6 Main Types Of Training Your Employees Can Benefit From

No training method can be said to be universally applicable. Many staff training types are available, each serving a unique purpose. If you teach your staff when it’s most beneficial to them, you can improve their learning outcomes and engagement, which can benefit your organization. There are several upsides to well-executed staff training programs, including but not limited to lower turnover and higher output.
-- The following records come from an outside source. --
==> config.mk <==
export PLATFORM = sky130hd
export DESIGN_NAME = mem_bist_march_ctrl
export DESIGN_NICKNAME = d
export VERILOG_FILES = /design/src/rtl/mem_bist_march_ctrl.sv
export SDC_FILE = /design/constraint.sdc
export NUM_CORES = 1
export LEC_CHECK = 0
export BUFFER_PORTS_ARGS = -buffer_cell sky130_fd_sc_hd__buf_2
export CORE_MARGIN = 1.5
export CORE_UTILIZATION = 37
export CTS_BUF_LIST = sky130_fd_sc_hd__clkbuf_16
export CTS_CLUSTER_DIAMETER = 30
export DETAILED_ROUTE_END_ITERATION = 10
export PLACE_DENSITY = 0.73
export SYNTH_ARGS = -nofsm -noshare
export SYNTH_HDL_FRONTEND = slang
export SYNTH_SLANG_ARGS = --single-unit
==> constraint.sdc <==
create_clock -name bist_clk -period 2.55 [get_ports bist_clk]
set_input_delay 0.255 -clock bist_clk [delete_from_list [all_inputs] [get_ports bist_clk]]
set_output_delay 0.255 -clock bist_clk [all_outputs]
set_load 0.005 [all_outputs]
File: src/rtl/iic_pkg.sv
// Shared I2C definitions: arbiter FSM encoding, timeout defaults and transfer payload.
package iic_pkg;

    localparam int unsigned CLK_I_DIV     = 20;
    localparam int unsigned START_TMO_DEF = 20 * CLK_I_DIV;
    localparam int unsigned XFER_TMO_DEF  = 400 * CLK_I_DIV;
    localparam int unsigned TMR_W         = 16;
    localparam int unsigned OWNER_W       = 3;

    typedef enum logic [2:0] {
        ST_IDLE   = 3'd0,
        ST_GRANT  = 3'd1,
        ST_LAUNCH = 3'd2,
        ST_XFER   = 3'd3,
        ST_DONE   = 3'd4
    } arb_state_e;

    // One transaction as presented to iic_drive.
    typedef struct packed {
        logic        wr_rd;
        logic [7:0]  dev_addr;
        logic [15:0] reg_addr;
        logic [7:0]  wdata;
    } iic_xfer_t;

    // Saturating timer increment.
    function automatic logic [TMR_W-1:0] tmr_inc(input logic [TMR_W-1:0] t);
        return (&t) ? t : t + TMR_W'(1);
    endfunction

endpackage
$ cat config.mk
export PLATFORM = sky130hd
export DESIGN_NAME = sd_spi_engine
export DESIGN_NICKNAME = d
export VERILOG_FILES = /design/src/rtl/sd_spi_engine.sv
export SDC_FILE = /design/constraint.sdc
export NUM_CORES = 1
export LEC_CHECK = 0
export CAP_MARGIN = 20
export CORE_MARGIN = 8
export CORE_UTILIZATION = 59
export CTS_BUF_LIST = sky130_fd_sc_hd__clkbuf_8
export DETAILED_ROUTE_END_ITERATION = 6
export PLACE_DENSITY = 0.79
export RECOVER_POWER = 25
export SYNTH_ARGS = -nofsm -noshare
export SYNTH_HDL_FRONTEND = slang
export SYNTH_SLANG_ARGS = --single-unit
$ cat constraint.sdc
create_clock -name CLOCK_50 -period 3.5 [get_ports CLOCK_50]
set_input_delay 0.7 -clock CLOCK_50 [delete_from_list [all_inputs] [get_ports CLOCK_50]]
set_output_delay 0.7 -clock CLOCK_50 [all_outputs]
set_load 0.02 [all_outputs]
$ cat src/rtl/sd_spi_engine.sv
// Command-driven SPI mode-0 master for the SD card path, with a first-word
// fall-through receive FIFO and selectable slow/fast clock dividers.
`timescale 1ns/1ps
module sd_spi_engine #(
  parameter int unsigned SLOW_DIV   = 30,
  parameter int unsigned FAST_DIV   = 1,
  parameter int unsigned DIV_W      = 5,
  parameter int unsigned FIFO_DEPTH = 16,
  parameter int unsigned LEN_W      = 10
) (
  input  logic                        CLOCK_50,
  input  logic                        RESET,
  input  logic                        CMD_VALID,
  input  logic [2:0]                  CMD_OP,
  input  logic [7:0]                  CMD_DATA,
  input  logic [LEN_W-1:0]            CMD_LEN,
  output logic                        CMD_READY,
  output logic                        BUSY,
  output logic                        HIGH_SPEED,
  output logic [7:0]                  RX_DATA,
  output logic                        RX_VALID,
  input  logic                        RX_POP,
  output logic [$clog2(FIFO_DEPTH):0] RX_COUNT,
  output logic                        SPI_CLK,
  output logic                        SPI_MOSI,
  output logic                        SPI_CS,
  input  logic                        SPI_MISO
);
  localparam int unsigned PTR_W = $clog2(FIFO_DEPTH);
  localparam logic [PTR_W:0]   FULL = FIFO_DEPTH[PTR_W:0];
  localparam logic [DIV_W-1:0] SLOW = SLOW_DIV[DIV_W-1:0];
  localparam logic [DIV_W-1:0] FAST = FAST_DIV[DIV_W-1:0];

  typedef enum logic [1:0] {IDLE, WAIT_SPACE, SHIFT, NEXT} state_t;
  typedef enum logic [2:0] {
    OP_XFER = 3'd0, OP_WRITE = 3'd1, OP_READ_BURST = 3'd2,
    OP_SET_CS = 3'd3, OP_SET_SPEED = 3'd4
  } op_t;
  typedef enum logic [1:0] {K_WRITE, K_XFER, K_BURST} kind_t;

  state_t             state, next_state;
  op_t                op;
  kind_t              kind;
  logic               cs, high_speed, spi_clk;
  logic [7:0]         tx_sh, rx_sh;
  logic [LEN_W-1:0]   remaining;
  logic [DIV_W-1:0]   div, div_cnt;
  logic [3:0]         half_cnt;
  logic               tick, byte_done, push, pop;
  logic [7:0]         mem [FIFO_DEPTH];
  logic [PTR_W-1:0]   wptr, rptr;
  logic [PTR_W:0]     count;

  assign op = op_t'(CMD_OP);

  always_ff @(posedge CLOCK_50) begin
    if (RESET) state <= IDLE;
    else       state <= next_state;
  end

  always_comb begin
    next_state = state;
    tick       = 1'b0;
    byte_done  = 1'b0;
    CMD_READY  = 1'b0;
    SPI_MOSI   = tx_sh[7];
    case (state)
      IDLE: begin
        CMD_READY = 1'b1;
        SPI_MOSI  = 1'b1;
        if (CMD_VALID) begin
          case (op)
            OP_XFER:       next_state = WAIT_SPACE;
            OP_WRITE:      next_state = SHIFT;
            OP_READ_BURST: if (CMD_LEN != '0) next_state = WAIT_SPACE;
            default: ;
          endcase
        end
      end
      WAIT_SPACE: if (count != FULL) next_state = SHIFT;
      SHIFT: begin
        if (div_cnt == div) begin
          tick = 1'b1;
          // Half 15 ends with the 8th falling SPI_CLK edge: the byte is complete.
          if (half_cnt == 4'd15) begin
            byte_done  = 1'b1;
            next_state = (kind == K_BURST) ? NEXT : IDLE;
          end
        end
      end
      NEXT:    next_state = (remaining == '0) ? IDLE : WAIT_SPACE;
      default: next_state = IDLE;
    endcase
    BUSY = ~CMD_READY;
  end

  assign push = byte_done && (kind != K_WRITE);
  assign pop  = RX_POP && (count != '0);

  always_ff @(posedge CLOCK_50) begin
    if (RESET) begin
      cs         <= 1'b1;
      high_speed <= 1'b0;
      spi_clk    <= 1'b0;
      tx_sh      <= '1;
      rx_sh      <= '0;
      kind       <= K_WRITE;
      remaining  <= '0;
      div        <= '0;
      div_cnt    <= '0;
      half_cnt   <= '0;
    end else begin
      case (state)
        IDLE: if (CMD_VALID) begin
          div      <= high_speed ? FAST : SLOW;
          div_cnt  <= '0;
          half_cnt <= '0;
          spi_clk  <= 1'b0;
          case (op)
            OP_XFER:       begin tx_sh <= CMD_DATA; kind <= K_XFER;  end
            OP_WRITE:      begin tx_sh <= CMD_DATA; kind <= K_WRITE; end
            OP_READ_BURST: begin tx_sh <= '1; kind <= K_BURST; remaining <= CMD_LEN; end
            OP_SET_CS:     cs <= CMD_DATA[0];
            OP_SET_SPEED:  high_speed <= CMD_DATA[0];
            default: ;
          endcase
        end
        SHIFT: begin
          if (tick) begin
            div_cnt  <= '0;
            half_cnt <= half_cnt + 4'd1;
            spi_clk  <= ~spi_clk;
            if (!spi_clk) rx_sh <= {rx_sh[6:0], SPI_MISO};
            else          tx_sh <= {tx_sh[6:0], 1'b1};
            if (byte_done && kind == K_BURST) remaining <= remaining - 1'b1;
          end else begin
            div_cnt <= div_cnt + 1'b1;
          end
        end
        NEXT: begin
          tx_sh    <= '1;
          div_cnt  <= '0;
          half_cnt <= '0;
        end
        default: ;
      endcase
    end
  end

  always_ff @(posedge CLOCK_50) begin
    if (push && !RESET) mem[wptr] <= rx_sh;
  end

  always_ff @(posedge CLOCK_50) begin
    if (RESET) begin
      wptr  <= '0;
      rptr  <= '0;
      count <= '0;
    end else begin
      if (push) wptr <= wptr + 1'b1;
      if (pop)  rptr <= rptr + 1'b1;
      case ({push, pop})
        2'b10:   count <= count + 1'b1;
        2'b01:   count <= count - 1'b1;
        default: ;
      endcase
    end
  end

  assign RX_DATA    = (count != '0) ? mem[rptr] : '0;
  assign RX_VALID   = (count != '0);
  assign RX_COUNT   = count;
  assign SPI_CLK    = spi_clk;
  assign SPI_CS     = cs;
  assign HIGH_SPEED = high_speed;
endmodule

==> flow_metrics.tcl <==
set metrics [dict create \
    status "finished, final reports clean" \
    start_util 0.605 \
    power.density_nw_per_um2 445 \
    end_kind "output port" \
    rsz0062_at_grt "false" \
    reg2reg_to "RX_COUNT[4]" \
    cts.sinks 189 \
    chipHeight_um 133 \
    rows 42 \
    crit_path_max_fanout 32 \
    antenna_found_initial 0 \
    wire_per_inst_um 20.4 \
    ios 46 \
    seq_area_frac_synth 0.629 \
    netlist_instances 571 \
    areaGrowthSynthToFinish_pct 12.3 \
    insertion_delay_ns 0.46 \
    cp_data_arrival_time_ns 2.63 \
    layout_commonest_cell "edfxtp_1" \
    clk_pin_slew_ns 0.08 \
    crit_path_start_kind "flip-flop" \
    drc 0 \
    hold_start "tx_sh[7]" \
    ys_types 56 \
    fin_ws_ns 0.169 \
    synth_ff_type "edfxtp_1" \
    viasPerCell 5.99 \
    drv_slew 0 \
    hold_violations 0 \
    multi_input_area_um2 2780 \
    n_antenna_cell 0 \
    power_mw 4.02 \
    finalCritPeriodShare 0.952 \
    synth_edf_count 128 \
    placed_cell_area_um2 8720 \
    hp-class "flip-flop to flip-flop" \
    r2r-start "div_cnt[4]" \
    grt.overflow.total 0 \
    die_w_um 133 \
    ys_async_sr_fraction 0 \
    drv_cap 0 \
    cts_buffers 17 \
    max_freq_mhz 300 \
    p_leak_nw 3.00 \
    dieArea_um2 17600 \
    core_region_area_um2 13300 \
    final_cells 808 \
    cp.required_ns 2.80 \
    period_minus_slack_ns 3.33 \
    rr_worst_depth 10 \
    place_worst_setup_slack_ns 0.322 \
    gr-usage-all-layers 0.195 \
    tightestPinTransition_ns 0.977 \
    grt_max_degree 38 \
    grt_pass1_vias 4969 \
    peakVddDrop_mv 0.247 \
    relSlewSlack 0.349 \
    fin_worst_skew_ns 0.0108 \
    post-dp-hpwl_um 11300 \
    min_path_cells 1 \
    tns_ns 0 \
    ys_ff_latch 189 \
    syn_area_um2 8050 \
    fillCellCount 908 \
    final_cell_area_um2 9030 \
    layout.cells.most_common_list "edfxtp_1 (128), dfxtp_1 (60), nor2_1 (48)" \
    grt_pass1_wl_um 26700 \
    wl_um 16500 \
    cts_root_buf "clkbuf_8" \
    ant_nets 0 \
    syn_avg_cell_area_um2 14.1 \
    cts_max_level 4 \
    hold_end "tx_sh[7]" \
    numPortBuffers 45 \
    cts_buffer_depth 2 \
    finalWeightedCongestion 0.856 \
    cts_setup_buffers 0 \
    critPathKind "flip-flop to output port" \
    ff2ff_setup_slack_ns 0.47 \
    drive_gt1_frac 0.153 \
    nets 660 \
    setup_viol 0 \
    drtPass1Iterations 5 \
    yosys_warnings 0 \
    dp.cells 778 \
    drtIter0Drc 513 \
    cts_tree "built" \
    seq_area_um2 5070 \
    vias 4839 \
    synthesis.nets 610 \
]
worst max-delay path by stage:
stage / slack, ns / cells after the start / start / end
final: 0.17 / 5 / flip-flop / RX_DATA[3]
after CTS: 0.11 / 5 / flip-flop / RX_DATA[3]
after floorplan: 0.43 / 11 / div_cnt[4] / RX_COUNT[4]
after global placement: 0.42 / 10 / RX_POP / RX_COUNT[4]
after global routing: 0.07 / 5 / flip-flop / RX_DATA[3]
after detailed placement: 0.32 / 10 / RX_POP / RX_COUNT[4]
registers in the layout (all words and copies together) (netlist names), named ones only:
register and flops:
SPI_CLK 1, half_cnt 4, tx_sh 8, kind 2, RX_COUNT 5, rptr 4
state 2, remaining 10, rx_sh 8, div 2, HIGH_SPEED 1, mem 128
div_cnt 5, SPI_CS 1, wptr 4
metal layers:
layer | up-vias | routed length, um | global-route usage | share of wire
met1 | 2392 | 7010 | 0.249 | 0.42
met2 | 161 | 8360 | 0.323 | 0.51
met5 | - | 0 | 0 | 0
met3 | 17 | 908 | 0.0420 | 0.055
met4 | 0 | 224 | 0.0656 | 0.014
li1 | 2269 | - | - | -
synth_stat cells, drive strengths merged, types with 4 or more instances:
| master | n | area [um^2] |
|---|---|---|
| o211ai | 6 | 45.0 |
| nand4 | 9 | 62.6 |
| o22ai | 7 | 43.8 |
| mux4 | 40 | 901 |
| clkbuf | 20 | 75.1 |
| nor2b | 5 | 31.3 |
| nor4 | 11 | 75.1 |
| nand2 | 26 | 97.6 |
| xor2 | 7 | 61.3 |
| a21oi | 30 | 158 |
| nor3 | 20 | 110 |
| inv | 14 | 52.6 |
| a21o | 6 | 45.0 |
| or3 | 4 | 25.0 |
| mux2i | 15 | 163 |
| nand3 | 6 | 30.0 |
| or2 | 5 | 31.3 |
| dfxtp | 61 | 1220 |
| nand2b | 5 | 31.3 |
| edfxtp | 128 | 3840 |
| xnor2 | 5 | 43.8 |
| buf | 11 | 71.3 |
| o21ai | 15 | 75.1 |
| nor2 | 48 | 180 |
| ha | 12 | 150 |
| o31ai | 5 | 37.5 |
| and2 | 21 | 131 |
critical path, cell delays in order, from the launching register on:
cell and delay (ns):
dfxtp_2 0.34, buf_12 0.26, mux4_2 0.59, mux4_2 0.48, and2_1 0.16, dlygate4sd2_1 0.32
cell type report:
type,count,share of cell area
sequential,189,0.561
multi-input combinational,337,0.308
timing repair buffer,62,0.0651
clock buffer,17,0.0259
tap,176,0.0244
clock inverter,13,0.00983
inverter,14,0.00582
logic make-up (layout without fill, tap and decap cells):
kind of cell / Yosys count / in the layout / synth area share
flip-flops: 189 / 189 / 0.629
adder cells (fa/ha/maj): 13 / 13 / 0.0211
buffers and inverters: 45 / 106 / 0.0247
AO/OA/AOI/OAI: 83 / 83 / 0.0642
multiplexers: 55 / 55 / 0.132
AND/OR/NAND/NOR: 174 / 174 / 0.115
XOR/XNOR: 12 / 12 / 0.0131
repair_timing:
item,4_1_cts,5_1_grt
gates resized for setup,8,0
endpoints found under the hold margin,0,0
hold buffers,0,0
endpoints found under the setup margin,8,0
report_power, final:
| part | internal, mW | switching [mW] | leakage, nW |
|---|---|---|---|
| clock | 0.534 | 0.694 | 0.176 |
| combinational | 0.154 | 0.213 | 1.16 |
| sequential | 2.39 | 0.0364 | 1.66 |
| total | 3.08 | 0.943 | 3.00 |
metrics by stage:
stage | hold WS, ns | utilization
finish | 0.463 | 0.679
global route | 0.494 | 0.679
CTS | 0.467 | 0.679
detailed placement | 0.447 | 0.656
global placement | 0.440 | 0.656
floorplan | 0.428 | -
Power figures use the tool's default switching activity.
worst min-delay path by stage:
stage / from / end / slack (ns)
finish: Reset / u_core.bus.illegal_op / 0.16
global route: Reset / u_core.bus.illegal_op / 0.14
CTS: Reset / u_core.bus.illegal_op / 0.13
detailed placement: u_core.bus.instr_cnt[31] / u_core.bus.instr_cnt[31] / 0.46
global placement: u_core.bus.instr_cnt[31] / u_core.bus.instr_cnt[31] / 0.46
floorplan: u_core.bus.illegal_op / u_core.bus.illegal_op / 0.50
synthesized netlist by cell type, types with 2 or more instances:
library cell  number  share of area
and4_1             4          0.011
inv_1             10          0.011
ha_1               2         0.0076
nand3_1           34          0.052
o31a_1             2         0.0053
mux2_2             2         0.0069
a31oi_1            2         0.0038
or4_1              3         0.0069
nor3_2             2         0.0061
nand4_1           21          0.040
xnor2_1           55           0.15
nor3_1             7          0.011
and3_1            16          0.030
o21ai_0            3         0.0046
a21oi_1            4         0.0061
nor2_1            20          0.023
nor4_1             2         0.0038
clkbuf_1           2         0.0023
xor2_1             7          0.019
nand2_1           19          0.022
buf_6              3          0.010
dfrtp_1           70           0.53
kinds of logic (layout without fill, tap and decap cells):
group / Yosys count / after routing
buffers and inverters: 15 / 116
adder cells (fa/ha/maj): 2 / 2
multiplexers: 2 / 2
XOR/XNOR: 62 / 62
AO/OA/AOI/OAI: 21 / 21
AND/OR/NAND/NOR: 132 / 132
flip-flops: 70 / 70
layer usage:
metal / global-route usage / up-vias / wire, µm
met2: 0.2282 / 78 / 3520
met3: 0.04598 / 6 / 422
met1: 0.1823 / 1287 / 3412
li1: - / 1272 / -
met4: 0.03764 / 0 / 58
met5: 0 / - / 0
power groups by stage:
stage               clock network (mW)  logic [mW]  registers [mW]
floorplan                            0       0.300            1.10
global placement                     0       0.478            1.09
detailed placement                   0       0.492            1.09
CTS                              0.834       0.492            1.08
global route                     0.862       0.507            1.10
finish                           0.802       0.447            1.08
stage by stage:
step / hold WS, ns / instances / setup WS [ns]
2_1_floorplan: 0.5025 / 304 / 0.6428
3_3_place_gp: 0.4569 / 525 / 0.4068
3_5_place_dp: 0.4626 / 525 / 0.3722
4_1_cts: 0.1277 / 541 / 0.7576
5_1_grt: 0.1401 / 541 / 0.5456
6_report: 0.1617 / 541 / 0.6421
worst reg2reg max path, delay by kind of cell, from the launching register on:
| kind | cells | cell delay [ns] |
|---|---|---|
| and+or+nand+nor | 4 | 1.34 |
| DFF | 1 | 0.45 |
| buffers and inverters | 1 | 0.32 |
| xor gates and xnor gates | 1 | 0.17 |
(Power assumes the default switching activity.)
<file path="config.mk">
export PLATFORM = sky130hd
export DESIGN_NAME = ahb_ram_slv_flat
export DESIGN_NICKNAME = d
export VERILOG_FILES = /design/src/rtl/ahb_ram_slv_if.sv /design/src/rtl/ahb_ram_slv.sv /design/src/flat_wrapper.sv
export SDC_FILE = /design/constraint.sdc
export NUM_CORES = 1
export LEC_CHECK = 0
export ABC_CLOCK_PERIOD_IN_PS = 2710
export BUFFER_PORTS_ARGS = -buffer_cell sky130_fd_sc_hd__buf_2
export CAP_MARGIN = 10
export CORE_MARGIN = 1
export CORE_UTILIZATION = 40
export CTS_CLUSTER_DIAMETER = 120
export DETAILED_ROUTE_END_ITERATION = 8
export PLACE_DENSITY = 0.62
export SYNTH_ARGS = -nofsm -noshare
export SYNTH_HDL_FRONTEND = slang
export SYNTH_SLANG_ARGS = --single-unit
</file>
<file path="constraint.sdc">
create_clock -name hclk -period 2.71 [get_ports hclk]
set_input_delay 0.271 -clock hclk [delete_from_list [all_inputs] [get_ports hclk]]
set_output_delay 0.271 -clock hclk [all_outputs]
set_load 0.02 [all_outputs]
</file>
1. Online Diversity And Inclusion Training 

This emphasizes cultural competency, confronts the pervasive issue of prejudices and stereotypes, and teaches employers and employees to collaborate to achieve organizational goals. Making money in business has always required cooperation between people. When filling open positions, companies nowadays can choose from a wide variety of qualified applicants. However, in terms of creating a fair and inclusive workplace, this diversity presents its issues. This includes seeking out and employing people of many backgrounds, including those of various faiths, languages, ways of life, ethnicities, and languages. The training emphasizes that everyone in your organization needs to be on the same page and working toward the same goal if you want to be successful; online diversity and inclusion training helps businesses foster an environment where all employees feel welcome and valued. Employees who have participated in diversity training have reported feeling more empathetic toward one another on the job. Cultural diversity training addresses the elephant in the room regarding cross-cultural dialogue, resentment, and competitiveness for progress.

2. Leadership Training

Leadership training is a subset of interpersonal skills education that focuses on developing qualities and talents that are directly relevant to leading other people. Management and leadership development programs have a multiplicative effect: It’s common for everyone to have a negative time if the management is incompetent. Due to leadership training, employees can improve their communication, project management, strategic thinking, and leadership abilities. Skills like crisis management and the technical knowledge needed to handle management-specific software and tools can be incorporated into leadership training. It is important to note that leadership development programs are meant to complement, not replace, career coaching. No matter what their current position or future goals may be, with the guidance of a coach, any worker may make the most of their professional experience. Coaching can be a valuable tool for anyone aspiring to a leadership position.

3. Team Training

Involvement and output are both increased through the use of training programs for teams. They help coworkers get along better and enhance operations. These can be presented in an all-at-once setting like a retreat or spread out over a longer time frame like weeks or months. Interpersonal communication, process management, and goal setting are common topics of concentration in team training programs. Training your staff is always a good idea, but it’s especially crucial following a significant organizational shift such as a merger, restructure, or new leader.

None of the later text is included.